## [Goal of the exercise]
Word for word, retype the first line of the records and every following line through the one containing "equals its target".

## [Task material]
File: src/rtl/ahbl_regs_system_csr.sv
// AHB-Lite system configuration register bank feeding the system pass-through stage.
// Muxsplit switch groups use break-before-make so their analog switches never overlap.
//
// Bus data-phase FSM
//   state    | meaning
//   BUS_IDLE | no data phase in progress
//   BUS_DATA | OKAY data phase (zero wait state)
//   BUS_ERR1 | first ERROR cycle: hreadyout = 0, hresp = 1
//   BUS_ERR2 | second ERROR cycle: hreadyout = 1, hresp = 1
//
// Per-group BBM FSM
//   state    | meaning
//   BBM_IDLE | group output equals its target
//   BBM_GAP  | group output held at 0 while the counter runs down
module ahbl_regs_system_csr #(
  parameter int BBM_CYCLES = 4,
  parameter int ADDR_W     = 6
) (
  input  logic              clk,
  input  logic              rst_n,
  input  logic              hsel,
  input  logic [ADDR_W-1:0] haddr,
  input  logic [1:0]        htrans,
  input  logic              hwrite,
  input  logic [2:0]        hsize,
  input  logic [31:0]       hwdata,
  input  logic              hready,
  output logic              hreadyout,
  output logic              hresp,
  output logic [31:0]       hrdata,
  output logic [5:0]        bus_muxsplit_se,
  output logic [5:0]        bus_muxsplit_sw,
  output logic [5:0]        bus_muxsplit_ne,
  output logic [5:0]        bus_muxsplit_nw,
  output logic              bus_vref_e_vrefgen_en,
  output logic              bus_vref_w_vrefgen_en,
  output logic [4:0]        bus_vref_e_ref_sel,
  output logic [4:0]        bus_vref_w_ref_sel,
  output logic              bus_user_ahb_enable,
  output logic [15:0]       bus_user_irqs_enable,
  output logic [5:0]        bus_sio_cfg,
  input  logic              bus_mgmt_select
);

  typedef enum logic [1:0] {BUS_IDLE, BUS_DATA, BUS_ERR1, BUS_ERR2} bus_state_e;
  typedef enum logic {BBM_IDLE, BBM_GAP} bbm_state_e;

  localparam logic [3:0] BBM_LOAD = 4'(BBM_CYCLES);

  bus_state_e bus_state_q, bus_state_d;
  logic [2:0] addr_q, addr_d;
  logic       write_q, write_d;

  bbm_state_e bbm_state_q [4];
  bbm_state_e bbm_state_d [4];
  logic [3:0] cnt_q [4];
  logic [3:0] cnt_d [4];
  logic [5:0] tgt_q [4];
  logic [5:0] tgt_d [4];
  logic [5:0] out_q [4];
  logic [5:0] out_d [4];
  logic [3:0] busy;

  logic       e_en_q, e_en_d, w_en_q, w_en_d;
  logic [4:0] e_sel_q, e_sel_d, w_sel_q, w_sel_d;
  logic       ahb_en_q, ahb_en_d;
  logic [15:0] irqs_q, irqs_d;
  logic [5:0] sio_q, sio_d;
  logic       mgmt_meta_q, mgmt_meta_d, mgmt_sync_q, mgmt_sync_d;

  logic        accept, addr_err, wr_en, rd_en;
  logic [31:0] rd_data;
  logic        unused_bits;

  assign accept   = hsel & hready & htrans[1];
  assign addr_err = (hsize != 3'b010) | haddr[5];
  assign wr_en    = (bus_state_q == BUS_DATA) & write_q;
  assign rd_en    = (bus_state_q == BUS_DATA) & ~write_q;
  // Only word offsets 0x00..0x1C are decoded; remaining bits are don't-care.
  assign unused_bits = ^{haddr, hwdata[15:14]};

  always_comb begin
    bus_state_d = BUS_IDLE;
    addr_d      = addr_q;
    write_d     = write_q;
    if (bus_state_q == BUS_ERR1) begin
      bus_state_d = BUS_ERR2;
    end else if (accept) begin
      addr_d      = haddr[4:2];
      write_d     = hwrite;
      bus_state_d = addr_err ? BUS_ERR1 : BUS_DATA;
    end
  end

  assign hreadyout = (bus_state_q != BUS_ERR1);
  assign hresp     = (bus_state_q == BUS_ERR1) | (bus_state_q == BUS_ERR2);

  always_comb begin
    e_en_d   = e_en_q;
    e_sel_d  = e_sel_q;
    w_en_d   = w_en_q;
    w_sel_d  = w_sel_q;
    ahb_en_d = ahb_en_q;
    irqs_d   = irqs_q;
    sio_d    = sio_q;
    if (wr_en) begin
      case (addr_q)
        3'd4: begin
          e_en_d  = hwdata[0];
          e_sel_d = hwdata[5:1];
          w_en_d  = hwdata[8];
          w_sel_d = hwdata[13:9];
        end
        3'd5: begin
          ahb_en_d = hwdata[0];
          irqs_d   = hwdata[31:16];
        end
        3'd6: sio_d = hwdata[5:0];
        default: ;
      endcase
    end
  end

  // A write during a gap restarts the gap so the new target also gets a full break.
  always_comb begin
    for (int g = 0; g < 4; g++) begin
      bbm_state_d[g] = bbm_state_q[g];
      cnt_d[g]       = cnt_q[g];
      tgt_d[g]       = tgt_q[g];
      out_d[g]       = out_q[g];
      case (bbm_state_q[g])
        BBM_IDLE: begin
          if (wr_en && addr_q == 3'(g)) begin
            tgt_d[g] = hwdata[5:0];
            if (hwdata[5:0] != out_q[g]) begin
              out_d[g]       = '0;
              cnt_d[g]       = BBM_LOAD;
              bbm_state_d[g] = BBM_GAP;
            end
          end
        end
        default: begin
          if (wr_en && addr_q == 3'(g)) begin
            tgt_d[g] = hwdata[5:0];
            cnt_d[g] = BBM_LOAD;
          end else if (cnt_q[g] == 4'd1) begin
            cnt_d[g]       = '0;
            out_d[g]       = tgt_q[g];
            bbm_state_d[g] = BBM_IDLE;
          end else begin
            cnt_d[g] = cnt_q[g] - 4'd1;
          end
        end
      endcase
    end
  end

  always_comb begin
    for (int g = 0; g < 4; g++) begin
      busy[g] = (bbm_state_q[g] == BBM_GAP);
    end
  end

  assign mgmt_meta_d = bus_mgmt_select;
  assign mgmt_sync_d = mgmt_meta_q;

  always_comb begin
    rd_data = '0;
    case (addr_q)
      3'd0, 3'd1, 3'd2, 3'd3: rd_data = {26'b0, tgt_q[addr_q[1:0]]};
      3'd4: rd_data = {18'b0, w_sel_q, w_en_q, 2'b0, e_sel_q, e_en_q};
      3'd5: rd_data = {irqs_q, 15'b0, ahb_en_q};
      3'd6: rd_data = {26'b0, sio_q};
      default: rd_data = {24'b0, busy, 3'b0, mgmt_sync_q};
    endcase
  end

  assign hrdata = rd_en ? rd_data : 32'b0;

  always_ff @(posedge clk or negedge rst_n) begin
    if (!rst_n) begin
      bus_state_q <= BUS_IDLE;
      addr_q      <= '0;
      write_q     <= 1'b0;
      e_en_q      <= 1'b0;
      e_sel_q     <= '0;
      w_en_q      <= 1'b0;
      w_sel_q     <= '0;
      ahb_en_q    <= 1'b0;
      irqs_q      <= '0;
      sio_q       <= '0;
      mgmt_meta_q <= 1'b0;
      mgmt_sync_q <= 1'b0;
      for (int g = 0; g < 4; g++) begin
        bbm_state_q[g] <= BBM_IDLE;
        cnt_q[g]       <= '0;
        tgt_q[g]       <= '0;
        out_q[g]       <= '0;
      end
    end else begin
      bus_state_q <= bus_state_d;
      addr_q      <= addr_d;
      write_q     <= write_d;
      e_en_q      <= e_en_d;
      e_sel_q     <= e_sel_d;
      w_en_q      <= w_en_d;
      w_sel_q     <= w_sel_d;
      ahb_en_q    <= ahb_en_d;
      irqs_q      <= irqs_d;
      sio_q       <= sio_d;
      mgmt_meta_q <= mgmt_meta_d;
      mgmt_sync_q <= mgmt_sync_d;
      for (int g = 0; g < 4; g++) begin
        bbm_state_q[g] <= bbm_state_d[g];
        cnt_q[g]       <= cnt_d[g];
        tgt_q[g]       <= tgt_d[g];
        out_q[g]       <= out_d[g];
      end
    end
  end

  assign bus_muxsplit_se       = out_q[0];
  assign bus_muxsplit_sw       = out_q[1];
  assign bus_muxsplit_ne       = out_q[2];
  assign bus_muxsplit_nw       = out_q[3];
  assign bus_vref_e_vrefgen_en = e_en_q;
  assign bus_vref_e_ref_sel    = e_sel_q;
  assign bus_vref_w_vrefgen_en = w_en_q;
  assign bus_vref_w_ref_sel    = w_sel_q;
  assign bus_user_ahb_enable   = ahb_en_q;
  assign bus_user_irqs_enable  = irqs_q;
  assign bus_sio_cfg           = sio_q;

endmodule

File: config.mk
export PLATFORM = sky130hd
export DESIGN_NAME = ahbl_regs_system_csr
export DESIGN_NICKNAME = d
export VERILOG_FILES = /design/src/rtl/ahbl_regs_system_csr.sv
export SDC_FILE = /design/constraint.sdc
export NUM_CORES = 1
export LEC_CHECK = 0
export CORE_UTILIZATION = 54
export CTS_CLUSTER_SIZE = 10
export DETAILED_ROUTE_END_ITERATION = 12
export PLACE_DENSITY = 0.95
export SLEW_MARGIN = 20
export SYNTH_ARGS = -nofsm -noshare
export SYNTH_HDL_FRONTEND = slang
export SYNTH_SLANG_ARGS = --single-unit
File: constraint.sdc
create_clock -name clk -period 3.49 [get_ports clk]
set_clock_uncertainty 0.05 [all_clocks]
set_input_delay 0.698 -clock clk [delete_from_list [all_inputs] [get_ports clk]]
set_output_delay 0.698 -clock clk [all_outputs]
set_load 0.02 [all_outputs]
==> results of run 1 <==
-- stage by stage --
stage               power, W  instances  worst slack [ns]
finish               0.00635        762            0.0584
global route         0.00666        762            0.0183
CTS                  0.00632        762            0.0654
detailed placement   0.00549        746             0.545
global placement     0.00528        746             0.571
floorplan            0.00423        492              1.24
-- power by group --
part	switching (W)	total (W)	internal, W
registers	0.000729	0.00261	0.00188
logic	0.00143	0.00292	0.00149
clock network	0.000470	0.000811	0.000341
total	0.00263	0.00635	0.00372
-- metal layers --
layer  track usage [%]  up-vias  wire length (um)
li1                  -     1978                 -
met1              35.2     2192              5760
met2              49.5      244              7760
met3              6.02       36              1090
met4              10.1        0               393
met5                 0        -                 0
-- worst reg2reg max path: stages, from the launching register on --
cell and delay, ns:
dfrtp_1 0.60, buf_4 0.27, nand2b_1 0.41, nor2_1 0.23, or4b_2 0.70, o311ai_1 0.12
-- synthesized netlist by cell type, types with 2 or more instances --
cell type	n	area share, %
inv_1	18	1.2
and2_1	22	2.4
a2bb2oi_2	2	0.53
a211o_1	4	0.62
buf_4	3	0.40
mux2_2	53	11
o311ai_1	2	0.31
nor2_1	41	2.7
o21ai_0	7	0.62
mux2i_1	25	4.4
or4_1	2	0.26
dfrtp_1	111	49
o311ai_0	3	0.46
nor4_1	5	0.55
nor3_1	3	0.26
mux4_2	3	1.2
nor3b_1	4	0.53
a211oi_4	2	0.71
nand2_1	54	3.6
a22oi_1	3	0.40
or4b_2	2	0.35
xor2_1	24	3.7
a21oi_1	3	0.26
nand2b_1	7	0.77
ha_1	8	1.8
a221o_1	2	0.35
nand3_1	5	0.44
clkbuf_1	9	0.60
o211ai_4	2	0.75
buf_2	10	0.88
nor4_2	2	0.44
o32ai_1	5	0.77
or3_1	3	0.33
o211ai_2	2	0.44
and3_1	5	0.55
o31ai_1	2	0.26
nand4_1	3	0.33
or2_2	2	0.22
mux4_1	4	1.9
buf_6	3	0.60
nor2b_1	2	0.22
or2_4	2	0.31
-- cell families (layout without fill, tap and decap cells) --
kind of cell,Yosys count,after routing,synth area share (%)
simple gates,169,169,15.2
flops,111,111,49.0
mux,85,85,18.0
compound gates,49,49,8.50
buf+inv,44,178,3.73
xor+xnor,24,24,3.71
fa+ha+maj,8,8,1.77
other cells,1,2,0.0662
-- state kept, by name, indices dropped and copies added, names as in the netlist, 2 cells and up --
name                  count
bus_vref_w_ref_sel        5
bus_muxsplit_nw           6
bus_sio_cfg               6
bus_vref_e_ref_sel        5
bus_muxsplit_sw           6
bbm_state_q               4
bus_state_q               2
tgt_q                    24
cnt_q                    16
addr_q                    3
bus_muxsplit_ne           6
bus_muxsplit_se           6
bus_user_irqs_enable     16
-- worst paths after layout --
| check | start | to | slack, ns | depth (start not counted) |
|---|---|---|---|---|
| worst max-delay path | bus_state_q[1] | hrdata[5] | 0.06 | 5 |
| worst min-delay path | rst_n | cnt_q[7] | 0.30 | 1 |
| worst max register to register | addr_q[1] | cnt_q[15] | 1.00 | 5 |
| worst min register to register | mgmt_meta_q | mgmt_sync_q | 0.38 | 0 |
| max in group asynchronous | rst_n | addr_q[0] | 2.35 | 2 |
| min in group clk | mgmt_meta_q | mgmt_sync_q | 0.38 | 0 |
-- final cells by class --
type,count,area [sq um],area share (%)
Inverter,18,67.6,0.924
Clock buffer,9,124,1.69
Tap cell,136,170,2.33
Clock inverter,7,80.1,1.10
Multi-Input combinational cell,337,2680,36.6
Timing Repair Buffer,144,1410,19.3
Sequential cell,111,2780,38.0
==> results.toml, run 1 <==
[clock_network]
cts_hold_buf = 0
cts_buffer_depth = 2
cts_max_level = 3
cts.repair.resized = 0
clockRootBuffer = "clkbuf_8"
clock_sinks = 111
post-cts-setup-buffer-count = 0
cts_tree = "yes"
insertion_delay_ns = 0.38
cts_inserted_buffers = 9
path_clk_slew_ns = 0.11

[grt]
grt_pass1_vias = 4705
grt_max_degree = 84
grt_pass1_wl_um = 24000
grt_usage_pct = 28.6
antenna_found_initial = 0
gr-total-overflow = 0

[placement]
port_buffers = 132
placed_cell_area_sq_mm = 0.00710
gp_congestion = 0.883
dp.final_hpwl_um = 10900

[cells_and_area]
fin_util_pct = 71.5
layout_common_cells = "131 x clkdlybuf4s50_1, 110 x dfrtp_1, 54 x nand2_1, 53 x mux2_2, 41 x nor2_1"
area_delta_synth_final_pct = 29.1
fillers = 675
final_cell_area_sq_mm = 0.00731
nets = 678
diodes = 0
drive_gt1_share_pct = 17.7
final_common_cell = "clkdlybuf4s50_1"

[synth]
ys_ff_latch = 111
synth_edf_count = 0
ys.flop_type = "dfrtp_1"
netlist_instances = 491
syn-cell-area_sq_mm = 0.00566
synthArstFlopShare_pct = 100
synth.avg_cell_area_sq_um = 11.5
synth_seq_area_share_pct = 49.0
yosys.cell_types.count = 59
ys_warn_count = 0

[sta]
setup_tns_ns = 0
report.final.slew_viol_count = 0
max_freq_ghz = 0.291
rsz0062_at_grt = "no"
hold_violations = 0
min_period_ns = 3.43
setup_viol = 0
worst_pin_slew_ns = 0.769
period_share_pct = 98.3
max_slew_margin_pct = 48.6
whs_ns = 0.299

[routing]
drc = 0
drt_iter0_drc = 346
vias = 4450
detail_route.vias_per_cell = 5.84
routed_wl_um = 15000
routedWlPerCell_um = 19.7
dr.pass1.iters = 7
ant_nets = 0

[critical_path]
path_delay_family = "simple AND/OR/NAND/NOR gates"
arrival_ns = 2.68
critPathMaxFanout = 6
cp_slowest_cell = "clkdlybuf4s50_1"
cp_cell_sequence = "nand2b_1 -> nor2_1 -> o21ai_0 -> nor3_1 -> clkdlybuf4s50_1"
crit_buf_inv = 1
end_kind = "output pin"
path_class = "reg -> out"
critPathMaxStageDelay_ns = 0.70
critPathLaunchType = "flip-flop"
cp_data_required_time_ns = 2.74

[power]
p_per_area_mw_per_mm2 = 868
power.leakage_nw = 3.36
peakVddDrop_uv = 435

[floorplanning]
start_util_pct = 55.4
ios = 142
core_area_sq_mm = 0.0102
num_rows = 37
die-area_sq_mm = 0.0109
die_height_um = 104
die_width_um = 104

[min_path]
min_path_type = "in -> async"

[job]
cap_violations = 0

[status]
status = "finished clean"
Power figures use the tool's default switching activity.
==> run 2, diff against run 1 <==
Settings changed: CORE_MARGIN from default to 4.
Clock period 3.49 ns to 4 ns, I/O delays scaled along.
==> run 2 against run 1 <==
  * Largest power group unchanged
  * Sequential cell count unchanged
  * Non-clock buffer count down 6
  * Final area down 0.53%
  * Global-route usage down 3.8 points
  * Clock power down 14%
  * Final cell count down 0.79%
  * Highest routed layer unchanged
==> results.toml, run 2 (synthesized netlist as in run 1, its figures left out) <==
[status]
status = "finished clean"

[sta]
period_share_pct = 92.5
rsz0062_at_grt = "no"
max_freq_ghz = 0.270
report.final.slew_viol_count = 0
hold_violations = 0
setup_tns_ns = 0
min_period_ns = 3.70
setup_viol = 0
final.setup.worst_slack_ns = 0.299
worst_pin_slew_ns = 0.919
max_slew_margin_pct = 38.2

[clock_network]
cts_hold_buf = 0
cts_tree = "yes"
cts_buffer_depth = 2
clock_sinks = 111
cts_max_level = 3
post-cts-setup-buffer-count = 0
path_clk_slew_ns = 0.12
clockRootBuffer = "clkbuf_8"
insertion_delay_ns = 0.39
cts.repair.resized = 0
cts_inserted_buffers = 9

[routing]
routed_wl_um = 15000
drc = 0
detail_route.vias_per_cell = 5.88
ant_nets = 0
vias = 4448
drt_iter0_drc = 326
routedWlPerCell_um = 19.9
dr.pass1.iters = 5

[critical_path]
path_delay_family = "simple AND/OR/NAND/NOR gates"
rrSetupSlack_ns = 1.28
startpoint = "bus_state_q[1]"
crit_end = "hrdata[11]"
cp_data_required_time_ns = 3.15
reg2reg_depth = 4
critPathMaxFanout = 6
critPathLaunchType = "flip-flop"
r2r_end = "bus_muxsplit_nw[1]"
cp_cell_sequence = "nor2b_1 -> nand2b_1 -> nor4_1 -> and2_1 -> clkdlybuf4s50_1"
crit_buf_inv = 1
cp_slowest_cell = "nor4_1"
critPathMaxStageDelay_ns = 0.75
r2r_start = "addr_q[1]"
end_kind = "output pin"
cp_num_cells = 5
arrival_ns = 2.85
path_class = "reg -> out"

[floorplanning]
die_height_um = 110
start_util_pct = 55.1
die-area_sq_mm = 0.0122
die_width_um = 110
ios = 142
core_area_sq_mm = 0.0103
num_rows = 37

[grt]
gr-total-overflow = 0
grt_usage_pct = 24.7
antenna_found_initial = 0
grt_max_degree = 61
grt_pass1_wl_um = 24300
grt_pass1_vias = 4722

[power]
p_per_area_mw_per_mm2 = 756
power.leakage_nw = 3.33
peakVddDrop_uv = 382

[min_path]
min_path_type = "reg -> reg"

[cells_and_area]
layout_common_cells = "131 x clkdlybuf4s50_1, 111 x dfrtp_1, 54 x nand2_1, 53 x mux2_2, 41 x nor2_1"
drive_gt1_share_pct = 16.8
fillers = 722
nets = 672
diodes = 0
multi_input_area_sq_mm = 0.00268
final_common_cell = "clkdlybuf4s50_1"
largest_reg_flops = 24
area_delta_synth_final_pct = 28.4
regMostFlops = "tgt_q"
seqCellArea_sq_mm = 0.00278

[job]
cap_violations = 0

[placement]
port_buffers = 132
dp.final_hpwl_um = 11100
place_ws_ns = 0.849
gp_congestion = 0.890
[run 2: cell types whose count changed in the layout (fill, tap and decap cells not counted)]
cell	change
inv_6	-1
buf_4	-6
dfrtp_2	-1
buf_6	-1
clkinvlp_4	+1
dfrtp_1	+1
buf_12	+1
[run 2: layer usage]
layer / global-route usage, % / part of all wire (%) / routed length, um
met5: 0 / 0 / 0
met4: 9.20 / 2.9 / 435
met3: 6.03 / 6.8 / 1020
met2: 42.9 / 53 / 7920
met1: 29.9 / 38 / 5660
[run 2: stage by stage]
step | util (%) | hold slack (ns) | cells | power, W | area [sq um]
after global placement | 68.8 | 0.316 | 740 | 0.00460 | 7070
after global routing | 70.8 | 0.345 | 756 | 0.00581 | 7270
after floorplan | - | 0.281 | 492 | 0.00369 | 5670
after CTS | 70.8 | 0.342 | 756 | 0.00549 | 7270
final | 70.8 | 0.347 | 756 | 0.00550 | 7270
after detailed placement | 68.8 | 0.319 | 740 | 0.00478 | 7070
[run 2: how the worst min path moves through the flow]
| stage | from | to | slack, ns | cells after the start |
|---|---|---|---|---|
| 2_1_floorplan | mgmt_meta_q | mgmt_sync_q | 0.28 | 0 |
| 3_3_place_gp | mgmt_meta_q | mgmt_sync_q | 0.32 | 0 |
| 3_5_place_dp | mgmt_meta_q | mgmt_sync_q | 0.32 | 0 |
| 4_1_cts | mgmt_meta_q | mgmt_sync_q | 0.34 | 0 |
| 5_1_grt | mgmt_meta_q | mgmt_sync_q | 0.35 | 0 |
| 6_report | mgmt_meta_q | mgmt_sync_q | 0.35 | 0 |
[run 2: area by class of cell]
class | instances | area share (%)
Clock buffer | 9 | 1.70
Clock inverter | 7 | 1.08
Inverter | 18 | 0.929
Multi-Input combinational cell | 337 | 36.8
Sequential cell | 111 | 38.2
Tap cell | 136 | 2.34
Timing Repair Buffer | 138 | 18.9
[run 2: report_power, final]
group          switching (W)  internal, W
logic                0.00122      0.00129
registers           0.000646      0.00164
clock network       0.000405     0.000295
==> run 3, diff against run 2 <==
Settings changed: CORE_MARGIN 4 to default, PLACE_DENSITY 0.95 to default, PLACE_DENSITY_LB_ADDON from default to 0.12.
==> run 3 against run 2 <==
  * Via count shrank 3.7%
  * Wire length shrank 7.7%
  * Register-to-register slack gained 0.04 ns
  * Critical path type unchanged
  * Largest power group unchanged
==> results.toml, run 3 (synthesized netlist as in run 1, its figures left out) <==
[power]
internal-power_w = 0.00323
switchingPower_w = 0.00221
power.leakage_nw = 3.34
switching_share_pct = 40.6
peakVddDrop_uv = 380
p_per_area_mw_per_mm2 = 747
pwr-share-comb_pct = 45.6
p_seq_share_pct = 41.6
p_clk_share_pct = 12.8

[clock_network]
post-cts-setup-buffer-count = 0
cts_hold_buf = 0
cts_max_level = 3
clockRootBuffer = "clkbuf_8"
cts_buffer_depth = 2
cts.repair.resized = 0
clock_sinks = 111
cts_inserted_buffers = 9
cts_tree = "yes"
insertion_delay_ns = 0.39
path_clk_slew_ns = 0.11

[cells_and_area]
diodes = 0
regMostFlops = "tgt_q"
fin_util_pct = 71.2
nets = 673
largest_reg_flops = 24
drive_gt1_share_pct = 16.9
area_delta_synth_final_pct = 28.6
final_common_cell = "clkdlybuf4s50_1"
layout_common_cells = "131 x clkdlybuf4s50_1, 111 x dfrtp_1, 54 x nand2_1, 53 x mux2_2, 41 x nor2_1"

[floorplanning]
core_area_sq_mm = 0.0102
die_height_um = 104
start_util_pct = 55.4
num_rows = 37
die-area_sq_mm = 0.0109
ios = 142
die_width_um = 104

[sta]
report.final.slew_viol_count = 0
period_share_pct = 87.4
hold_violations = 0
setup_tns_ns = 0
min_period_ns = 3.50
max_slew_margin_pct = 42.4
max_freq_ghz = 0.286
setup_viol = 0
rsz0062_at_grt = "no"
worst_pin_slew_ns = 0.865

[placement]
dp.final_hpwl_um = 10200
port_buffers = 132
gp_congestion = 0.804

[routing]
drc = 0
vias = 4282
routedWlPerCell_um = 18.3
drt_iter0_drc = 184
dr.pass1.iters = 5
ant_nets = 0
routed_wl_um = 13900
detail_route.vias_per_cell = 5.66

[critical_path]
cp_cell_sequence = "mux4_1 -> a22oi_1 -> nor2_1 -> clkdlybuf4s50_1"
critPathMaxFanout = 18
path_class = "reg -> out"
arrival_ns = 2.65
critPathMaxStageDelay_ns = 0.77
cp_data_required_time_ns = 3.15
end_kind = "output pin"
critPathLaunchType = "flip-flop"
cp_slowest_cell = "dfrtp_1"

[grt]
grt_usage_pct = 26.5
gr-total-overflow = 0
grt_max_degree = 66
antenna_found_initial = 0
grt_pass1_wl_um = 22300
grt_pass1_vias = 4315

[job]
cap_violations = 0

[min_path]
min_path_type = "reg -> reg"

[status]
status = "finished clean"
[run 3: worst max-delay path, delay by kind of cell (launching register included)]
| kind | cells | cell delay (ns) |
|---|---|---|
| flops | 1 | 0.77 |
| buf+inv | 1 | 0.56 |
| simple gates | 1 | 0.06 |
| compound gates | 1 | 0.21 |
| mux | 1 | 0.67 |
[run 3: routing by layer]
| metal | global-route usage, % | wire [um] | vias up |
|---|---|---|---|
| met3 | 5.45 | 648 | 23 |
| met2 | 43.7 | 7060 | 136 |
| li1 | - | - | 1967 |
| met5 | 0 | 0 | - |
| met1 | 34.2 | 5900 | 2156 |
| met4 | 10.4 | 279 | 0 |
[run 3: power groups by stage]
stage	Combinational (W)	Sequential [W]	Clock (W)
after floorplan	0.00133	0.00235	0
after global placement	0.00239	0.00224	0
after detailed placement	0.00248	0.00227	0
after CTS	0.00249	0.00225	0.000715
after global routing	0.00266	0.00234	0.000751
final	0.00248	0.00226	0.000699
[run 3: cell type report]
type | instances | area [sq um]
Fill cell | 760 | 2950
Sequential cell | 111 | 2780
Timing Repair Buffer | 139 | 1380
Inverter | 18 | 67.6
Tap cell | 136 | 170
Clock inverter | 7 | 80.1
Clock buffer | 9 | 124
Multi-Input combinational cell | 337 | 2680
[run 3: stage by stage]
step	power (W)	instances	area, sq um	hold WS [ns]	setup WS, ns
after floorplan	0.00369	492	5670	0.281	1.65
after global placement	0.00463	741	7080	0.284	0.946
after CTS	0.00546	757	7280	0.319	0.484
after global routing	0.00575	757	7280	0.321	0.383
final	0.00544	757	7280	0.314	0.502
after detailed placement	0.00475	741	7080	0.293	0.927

## [Solution below]
File: src/rtl/ahbl_regs_system_csr.sv
// AHB-Lite system configuration register bank feeding the system pass-through stage.
// Muxsplit switch groups use break-before-make so their analog switches never overlap.
//
// Bus data-phase FSM
//   state    | meaning
//   BUS_IDLE | no data phase in progress
//   BUS_DATA | OKAY data phase (zero wait state)
//   BUS_ERR1 | first ERROR cycle: hreadyout = 0, hresp = 1
//   BUS_ERR2 | second ERROR cycle: hreadyout = 1, hresp = 1
//
// Per-group BBM FSM
//   state    | meaning
//   BBM_IDLE | group output equals its target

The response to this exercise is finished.